Friday, January 8, 2010

The Bank

It's January, and my goal for January was to get moving on the financing of the farm/house purchase. It was a mixed week, but it ended well today!

On Tuesday, I phoned our credit union, which has held three car loans, a home-improvement loan, a home-equity loan, and all our paychecks for the nearly 18 years we've been married. We're at the point with this credit union that, when it's time to buy a car, we call and say, "we're going car shopping," and they say, "okay, you can spend up to XXX. Call us when you need the check." And their XXX figure is always outrageously more than we'd ever spend on a car. (It's just a car, for chrissakes!)

So we have a history, a good credit rating, and a familiar relationship.

So I called on Tuesday to ask for a sit-down to talk out the eccentricities of buying this farm thing. It's an odd deal, since we're buying into partnership on the LLC that owns the land of the farm, and then asking to borrow more money to put up our housing...on the land that is owned by the Farm LLC, into which we've just bought... so, it's a little more complicated than just a regular mortgage, particularly since we've decided on the double-wide...those are a whole other kettle of fish. So we need a sit down.

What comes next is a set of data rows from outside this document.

==> src/rtl/load_store_unit.sv <==
`default_nettype none
// +------------------------------------------------------------------+
// | Module  : load_store_unit                                        |
// | Brief   : byte-serial little-endian load/store memory initiator  |
// | Revision: 1.0                                                    |
// +------------------------------------------------------------------+
module load_store_unit #(
  parameter int unsigned MEM_BYTES = 64
) (
  input  logic        clk,
  input  logic        reset,
  input  logic        req_valid,
  output logic        req_ready,
  input  logic        req_write,
  input  logic [1:0]  req_size,
  input  logic        req_unsigned,
  input  logic [63:0] req_addr,
  input  logic [63:0] req_wdata,
  output logic        resp_valid,
  output logic [63:0] resp_rdata,
  output logic        resp_err,
  output logic [63:0] mem_addr,
  output logic [7:0]  mem_wdata,
  output logic        mem_we,
  output logic        mem_re,
  input  logic [7:0]  mem_rdata
);

  typedef enum logic [1:0] {
    ST_IDLE = 2'd0,
    ST_XFER = 2'd1,
    ST_RESP = 2'd2
  } state_t;

  state_t      state_q, state_d;
  logic        write_q, write_d;
  logic [1:0]  size_q, size_d;
  logic        unsigned_q, unsigned_d;
  logic [63:0] addr_q, addr_d;
  logic [63:0] wdata_q, wdata_d;
  logic [2:0]  count_q, count_d;
  logic [63:0] asm_q, asm_d;
  logic        resp_valid_q, resp_valid_d;
  logic        resp_err_q, resp_err_d;
  logic [63:0] resp_rdata_q, resp_rdata_d;
  logic [63:0] mem_addr_q, mem_addr_d;
  logic [7:0]  mem_wdata_q, mem_wdata_d;
  logic        mem_we_q, mem_we_d;
  logic        mem_re_q, mem_re_d;

  logic [64:0] w_req_span;
  logic [64:0] w_req_end;
  logic        w_range_err;
  logic [2:0]  w_last_idx;
  logic [63:0] w_asm_next;
  logic        w_xfer_next;

  function automatic logic [63:0] extend_load(input logic [63:0] v,
                                              input logic [1:0]  sz,
                                              input logic        uns);
    logic [63:0] r;
    r = v;
    case (sz)
      2'd0:    r = {{56{v[7]  & ~uns}}, v[7:0]};
      2'd1:    r = {{48{v[15] & ~uns}}, v[15:0]};
      2'd2:    r = {{32{v[31] & ~uns}}, v[31:0]};
      default: r = v;
    endcase
    return r;
  endfunction

  // 65-bit sum so a base near 2^64 that wraps is still seen as out of range
  assign w_req_span  = 65'd1 << req_size;
  assign w_req_end   = {1'b0, req_addr} + w_req_span;
  assign w_range_err = w_req_end > 65'(MEM_BYTES);

  always_comb begin
    w_last_idx = 3'd0;
    case (size_q)
      2'd0:    w_last_idx = 3'd0;
      2'd1:    w_last_idx = 3'd1;
      2'd2:    w_last_idx = 3'd3;
      default: w_last_idx = 3'd7;
    endcase
  end

  assign w_asm_next = asm_q | ({56'd0, mem_rdata} << {count_q, 3'b000});

  always_comb begin
    state_d      = state_q;
    write_d      = write_q;
    size_d       = size_q;
    unsigned_d   = unsigned_q;
    addr_d       = addr_q;
    wdata_d      = wdata_q;
    count_d      = count_q;
    asm_d        = asm_q;
    resp_valid_d = 1'b0;
    resp_err_d   = 1'b0;
    resp_rdata_d = 64'd0;

    case (state_q)
      ST_IDLE: begin
        if (req_valid) begin
          write_d    = req_write;
          size_d     = req_size;
          unsigned_d = req_unsigned;
          addr_d     = req_addr;
          wdata_d    = req_wdata;
          count_d    = 3'd0;
          asm_d      = 64'd0;
          if (w_range_err) begin
            state_d      = ST_RESP;
            resp_valid_d = 1'b1;
            resp_err_d   = 1'b1;
          end else begin
            state_d = ST_XFER;
          end
        end
      end
      ST_XFER: begin
        if (!write_q) begin
          asm_d = w_asm_next;
        end
        count_d = count_q + 3'd1;
        if (count_q == w_last_idx) begin
          state_d      = ST_RESP;
          resp_valid_d = 1'b1;
          resp_rdata_d = write_q ? 64'd0 : extend_load(w_asm_next, size_q, unsigned_q);
        end
      end
      ST_RESP: begin
        state_d = ST_IDLE;
      end
      default: begin
        state_d = ST_IDLE;
      end
    endcase

    // Memory strobes are registered from the upcoming state and byte index
    w_xfer_next = (state_d == ST_XFER);
    mem_addr_d  = w_xfer_next ? (addr_d + 64'(count_d)) : 64'd0;
    mem_re_d    = w_xfer_next && !write_d;
    mem_we_d    = w_xfer_next && write_d;
    mem_wdata_d = (w_xfer_next && write_d) ? wdata_d[{count_d, 3'b000} +: 8] : 8'd0;
  end

  always_ff @(posedge clk or posedge reset) begin
    if (reset) begin
      state_q      <= ST_IDLE;
      write_q      <= 1'b0;
      size_q       <= 2'd0;
      unsigned_q   <= 1'b0;
      addr_q       <= 64'd0;
      wdata_q      <= 64'd0;
      count_q      <= 3'd0;
      asm_q        <= 64'd0;
      resp_valid_q <= 1'b0;
      resp_err_q   <= 1'b0;
      resp_rdata_q <= 64'd0;
      mem_addr_q   <= 64'd0;
      mem_wdata_q  <= 8'd0;
      mem_we_q     <= 1'b0;
      mem_re_q     <= 1'b0;
    end else begin
      state_q      <= state_d;
      write_q      <= write_d;
      size_q       <= size_d;
      unsigned_q   <= unsigned_d;
      addr_q       <= addr_d;
      wdata_q      <= wdata_d;
      count_q      <= count_d;
      asm_q        <= asm_d;
      resp_valid_q <= resp_valid_d;
      resp_err_q   <= resp_err_d;
      resp_rdata_q <= resp_rdata_d;
      mem_addr_q   <= mem_addr_d;
      mem_wdata_q  <= mem_wdata_d;
      mem_we_q     <= mem_we_d;
      mem_re_q     <= mem_re_d;
    end
  end

  assign req_ready  = (state_q == ST_IDLE) && !reset;
  assign resp_valid = resp_valid_q;
  assign resp_err   = resp_err_q;
  assign resp_rdata = resp_rdata_q;
  assign mem_addr   = mem_addr_q;
  assign mem_wdata  = mem_wdata_q;
  assign mem_we     = mem_we_q;
  assign mem_re     = mem_re_q;

endmodule
`default_nettype wire
File: src/rtl/csr_pkg.sv
// Shared definitions for the machine-mode CSR unit: CSR addresses, the CSR
// access opcode, the trap sequencer states and the mtvec/mepc low-bit mask.
package csr_pkg;

  localparam int unsigned XLEN = 32;
  localparam int unsigned AW   = 12;

  localparam logic [AW-1:0] CSR_MIE      = 12'h304;
  localparam logic [AW-1:0] CSR_MTVEC    = 12'h305;
  localparam logic [AW-1:0] CSR_MSCRATCH = 12'h340;
  localparam logic [AW-1:0] CSR_MEPC     = 12'h341;
  localparam logic [AW-1:0] CSR_MCAUSE   = 12'h342;
  localparam logic [AW-1:0] CSR_MCYCLE   = 12'hB00;
  localparam logic [AW-1:0] CSR_MCYCLEH  = 12'hB80;

  // Low two bits of mtvec (mode, direct only) and mepc read as zero.
  localparam logic [XLEN-1:0] MTVEC_MODE_MASK = 32'h0000_0003;

  typedef enum logic [1:0] {
    CSR_NONE = 2'b00,
    CSR_RW   = 2'b01,
    CSR_RS   = 2'b10,
    CSR_RC   = 2'b11
  } csr_op_e;

  typedef enum logic {
    ST_IDLE = 1'b0,
    ST_TRAP = 1'b1
  } csr_state_e;

  // New CSR value for a read-modify-write access.
  function automatic logic [XLEN-1:0] csr_wval(csr_op_e op, logic [XLEN-1:0] old_v,
                                               logic [XLEN-1:0] wd);
    case (op)
      CSR_RW:  csr_wval = wd;
      CSR_RS:  csr_wval = old_v | wd;
      CSR_RC:  csr_wval = old_v & ~wd;
      default: csr_wval = old_v;
    endcase
  endfunction

endpackage
### src/rtl/multicycle_ctrl_if.sv
// Control bundle between the multicycle controller and its datapath.
// The master side is the controller; the slave side is the datapath/IR/memory.
interface multicycle_ctrl_if #(
    parameter int CNT_W = 16
);
    logic             run;
    logic [5:0]       opcode;
    logic [5:0]       funct;
    logic             alu_zero;
    logic             mem_ready;
    logic             ir_we;
    logic             pc_we;
    logic             pc_src;
    logic             alu_src_b;
    logic [2:0]       alu_ctrl;
    logic             mem_re;
    logic             mem_we;
    logic             reg_we;
    logic             reg_dst;
    logic             mem_to_reg;
    logic [2:0]       state;
    logic             illegal;
    logic [CNT_W-1:0] retired;

    modport master (
        input  run, opcode, funct, alu_zero, mem_ready,
        output ir_we, pc_we, pc_src, alu_src_b, alu_ctrl, mem_re, mem_we,
               reg_we, reg_dst, mem_to_reg, state, illegal, retired
    );

    modport slave (
        output run, opcode, funct, alu_zero, mem_ready,
        input  ir_we, pc_we, pc_src, alu_src_b, alu_ctrl, mem_re, mem_we,
               reg_we, reg_dst, mem_to_reg, state, illegal, retired
    );
endinterface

So I call up and introduce myself and say I'd like to schedule a time to discuss financing around our purchase of a farm. The girl says, "Is it a working farm?" And I, all proud as can be not to be one of those poseur hobby-farmers say, "Oh, yes!" and the girl says, "We don't loan to working farms."

"Huh?"

So I say, "well, really we're just looking for financing of a residence at the farm, not financing for the farm itself." And the girl asks, "Is the residence going to be on a working farm?" "Uh, yes." "We don't deal with working farms."

So I said, "Seriously? Not at all? Not even a home equity loan against our current, non-farm house?" and she says, "Hold on, let me ask," and puts me on hold. Pause. Pause. "Um, ma'am, we can't do any lending with working farms."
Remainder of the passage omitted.